## Your instructions
Would you return every entry below without a single difference?
-------- Data for analysis --------
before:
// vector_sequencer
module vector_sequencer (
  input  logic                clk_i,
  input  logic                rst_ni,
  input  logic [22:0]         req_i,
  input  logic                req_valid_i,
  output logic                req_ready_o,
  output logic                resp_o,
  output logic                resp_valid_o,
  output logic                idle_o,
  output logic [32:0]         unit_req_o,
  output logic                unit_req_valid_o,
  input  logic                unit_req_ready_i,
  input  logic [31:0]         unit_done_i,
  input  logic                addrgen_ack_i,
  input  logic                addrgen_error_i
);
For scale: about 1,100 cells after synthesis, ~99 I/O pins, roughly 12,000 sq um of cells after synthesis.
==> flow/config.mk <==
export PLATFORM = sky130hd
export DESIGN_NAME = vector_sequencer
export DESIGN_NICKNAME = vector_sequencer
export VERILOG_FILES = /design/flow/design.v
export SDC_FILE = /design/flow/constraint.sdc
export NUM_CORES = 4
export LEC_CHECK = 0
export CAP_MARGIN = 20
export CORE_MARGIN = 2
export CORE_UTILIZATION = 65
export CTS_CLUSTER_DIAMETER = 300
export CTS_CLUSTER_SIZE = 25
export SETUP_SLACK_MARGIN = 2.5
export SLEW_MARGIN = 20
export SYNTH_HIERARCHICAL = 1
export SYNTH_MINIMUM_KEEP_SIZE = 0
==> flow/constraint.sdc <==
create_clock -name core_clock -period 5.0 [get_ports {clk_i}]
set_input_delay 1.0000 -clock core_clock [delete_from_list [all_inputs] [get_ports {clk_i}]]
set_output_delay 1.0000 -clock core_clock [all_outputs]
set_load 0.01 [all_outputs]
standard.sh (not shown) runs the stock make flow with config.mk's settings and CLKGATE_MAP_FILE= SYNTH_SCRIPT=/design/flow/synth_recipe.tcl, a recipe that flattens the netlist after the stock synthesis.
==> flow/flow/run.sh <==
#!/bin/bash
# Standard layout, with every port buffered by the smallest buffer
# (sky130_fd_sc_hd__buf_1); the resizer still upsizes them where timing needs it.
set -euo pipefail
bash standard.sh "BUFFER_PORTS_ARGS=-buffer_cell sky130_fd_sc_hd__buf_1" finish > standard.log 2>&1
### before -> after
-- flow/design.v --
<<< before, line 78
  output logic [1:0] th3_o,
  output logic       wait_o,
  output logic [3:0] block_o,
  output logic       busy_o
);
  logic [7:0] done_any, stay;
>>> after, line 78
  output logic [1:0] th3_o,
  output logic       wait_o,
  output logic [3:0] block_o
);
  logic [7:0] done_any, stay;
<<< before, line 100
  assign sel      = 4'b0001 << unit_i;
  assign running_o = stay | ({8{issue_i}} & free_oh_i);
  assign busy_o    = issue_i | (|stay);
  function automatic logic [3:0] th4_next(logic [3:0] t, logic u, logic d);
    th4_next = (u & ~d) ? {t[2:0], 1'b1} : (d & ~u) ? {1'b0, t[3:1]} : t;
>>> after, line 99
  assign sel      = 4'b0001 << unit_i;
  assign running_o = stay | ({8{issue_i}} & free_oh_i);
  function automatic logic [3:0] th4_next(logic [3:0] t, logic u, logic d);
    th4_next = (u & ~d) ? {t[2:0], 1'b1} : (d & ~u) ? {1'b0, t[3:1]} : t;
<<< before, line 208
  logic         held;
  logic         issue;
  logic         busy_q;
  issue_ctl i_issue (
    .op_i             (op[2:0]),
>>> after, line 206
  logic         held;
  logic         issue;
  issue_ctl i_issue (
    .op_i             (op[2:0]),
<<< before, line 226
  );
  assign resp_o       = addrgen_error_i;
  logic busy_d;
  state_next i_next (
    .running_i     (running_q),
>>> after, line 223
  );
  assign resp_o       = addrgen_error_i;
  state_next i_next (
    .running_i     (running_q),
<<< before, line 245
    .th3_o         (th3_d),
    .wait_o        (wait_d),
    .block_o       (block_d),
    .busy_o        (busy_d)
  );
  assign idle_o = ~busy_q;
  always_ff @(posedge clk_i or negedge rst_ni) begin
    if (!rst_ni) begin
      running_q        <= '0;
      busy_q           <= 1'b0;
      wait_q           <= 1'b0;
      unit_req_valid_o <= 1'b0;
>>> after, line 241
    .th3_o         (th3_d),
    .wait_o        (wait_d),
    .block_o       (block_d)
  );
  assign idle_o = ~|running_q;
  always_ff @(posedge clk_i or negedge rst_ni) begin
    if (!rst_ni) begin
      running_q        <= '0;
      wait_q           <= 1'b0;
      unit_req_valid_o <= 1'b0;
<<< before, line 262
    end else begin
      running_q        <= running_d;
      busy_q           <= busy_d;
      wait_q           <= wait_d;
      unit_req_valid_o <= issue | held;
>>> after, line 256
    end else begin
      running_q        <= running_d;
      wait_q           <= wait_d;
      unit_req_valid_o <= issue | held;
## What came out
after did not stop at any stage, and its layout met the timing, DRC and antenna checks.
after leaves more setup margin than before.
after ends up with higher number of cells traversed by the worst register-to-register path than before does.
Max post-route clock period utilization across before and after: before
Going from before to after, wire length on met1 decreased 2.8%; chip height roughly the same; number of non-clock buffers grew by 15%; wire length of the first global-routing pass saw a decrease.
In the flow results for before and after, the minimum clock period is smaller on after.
--------
## Output
before:
// vector_sequencer
module vector_sequencer (
  input  logic                clk_i,
  input  logic                rst_ni,
  input  logic [22:0]         req_i,
  input  logic                req_valid_i,
  output logic                req_ready_o,
  output logic                resp_o,
  output logic                resp_valid_o,
  output logic                idle_o,
  output logic [32:0]         unit_req_o,
  output logic                unit_req_valid_o,
  input  logic                unit_req_ready_i,
  input  logic [31:0]         unit_done_i,
  input  logic                addrgen_ack_i,
  input  logic                addrgen_error_i
);
For scale: about 1,100 cells after synthesis, ~99 I/O pins, roughly 12,000 sq um of cells after synthesis.
==> flow/config.mk <==
export PLATFORM = sky130hd
export DESIGN_NAME = vector_sequencer
export DESIGN_NICKNAME = vector_sequencer
export VERILOG_FILES = /design/flow/design.v
export SDC_FILE = /design/flow/constraint.sdc
export NUM_CORES = 4
export LEC_CHECK = 0
export CAP_MARGIN = 20
export CORE_MARGIN = 2
export CORE_UTILIZATION = 65
export CTS_CLUSTER_DIAMETER = 300
export CTS_CLUSTER_SIZE = 25
export SETUP_SLACK_MARGIN = 2.5
export SLEW_MARGIN = 20
export SYNTH_HIERARCHICAL = 1
export SYNTH_MINIMUM_KEEP_SIZE = 0
==> flow/constraint.sdc <==
create_clock -name core_clock -period 5.0 [get_ports {clk_i}]
set_input_delay 1.0000 -clock core_clock [delete_from_list [all_inputs] [get_ports {clk_i}]]
set_output_delay 1.0000 -clock core_clock [all_outputs]
set_load 0.01 [all_outputs]
standard.sh (not shown) runs the stock make flow with config.mk's settings and CLKGATE_MAP_FILE= SYNTH_SCRIPT=/design/flow/synth_recipe.tcl, a recipe that flattens the netlist after the stock synthesis.
==> flow/flow/run.sh <==
#!/bin/bash
# Standard layout, with every port buffered by the smallest buffer
# (sky130_fd_sc_hd__buf_1); the resizer still upsizes them where timing needs it.
set -euo pipefail
bash standard.sh "BUFFER_PORTS_ARGS=-buffer_cell sky130_fd_sc_hd__buf_1" finish > standard.log 2>&1
### before -> after
-- flow/design.v --
<<< before, line 78
  output logic [1:0] th3_o,
  output logic       wait_o,
  output logic [3:0] block_o,
  output logic       busy_o
);
  logic [7:0] done_any, stay;
>>> after, line 78
  output logic [1:0] th3_o,
  output logic       wait_o,
  output logic [3:0] block_o
);
  logic [7:0] done_any, stay;
<<< before, line 100
  assign sel      = 4'b0001 << unit_i;
  assign running_o = stay | ({8{issue_i}} & free_oh_i);
  assign busy_o    = issue_i | (|stay);
  function automatic logic [3:0] th4_next(logic [3:0] t, logic u, logic d);
    th4_next = (u & ~d) ? {t[2:0], 1'b1} : (d & ~u) ? {1'b0, t[3:1]} : t;
>>> after, line 99
  assign sel      = 4'b0001 << unit_i;
  assign running_o = stay | ({8{issue_i}} & free_oh_i);
  function automatic logic [3:0] th4_next(logic [3:0] t, logic u, logic d);
    th4_next = (u & ~d) ? {t[2:0], 1'b1} : (d & ~u) ? {1'b0, t[3:1]} : t;
<<< before, line 208
  logic         held;
  logic         issue;
  logic         busy_q;
  issue_ctl i_issue (
    .op_i             (op[2:0]),
>>> after, line 206
  logic         held;
  logic         issue;
  issue_ctl i_issue (
    .op_i             (op[2:0]),
<<< before, line 226
  );
  assign resp_o       = addrgen_error_i;
  logic busy_d;
  state_next i_next (
    .running_i     (running_q),
>>> after, line 223
  );
  assign resp_o       = addrgen_error_i;
  state_next i_next (
    .running_i     (running_q),
<<< before, line 245
    .th3_o         (th3_d),
    .wait_o        (wait_d),
    .block_o       (block_d),
    .busy_o        (busy_d)
  );
  assign idle_o = ~busy_q;
  always_ff @(posedge clk_i or negedge rst_ni) begin
    if (!rst_ni) begin
      running_q        <= '0;
      busy_q           <= 1'b0;
      wait_q           <= 1'b0;
      unit_req_valid_o <= 1'b0;
>>> after, line 241
    .th3_o         (th3_d),
    .wait_o        (wait_d),
    .block_o       (block_d)
  );
  assign idle_o = ~|running_q;
  always_ff @(posedge clk_i or negedge rst_ni) begin
    if (!rst_ni) begin
      running_q        <= '0;
      wait_q           <= 1'b0;
      unit_req_valid_o <= 1'b0;
<<< before, line 262
    end else begin
      running_q        <= running_d;
      busy_q           <= busy_d;
      wait_q           <= wait_d;
      unit_req_valid_o <= issue | held;
>>> after, line 256
    end else begin
      running_q        <= running_d;
      wait_q           <= wait_d;
      unit_req_valid_o <= issue | held;
## What came out
after did not stop at any stage, and its layout met the timing, DRC and antenna checks.
after leaves more setup margin than before.
after ends up with higher number of cells traversed by the worst register-to-register path than before does.
Max post-route clock period utilization across before and after: before
Going from before to after, wire length on met1 decreased 2.8%; chip height roughly the same; number of non-clock buffers grew by 15%; wire length of the first global-routing pass saw a decrease.
In the flow results for before and after, the minimum clock period is smaller on after.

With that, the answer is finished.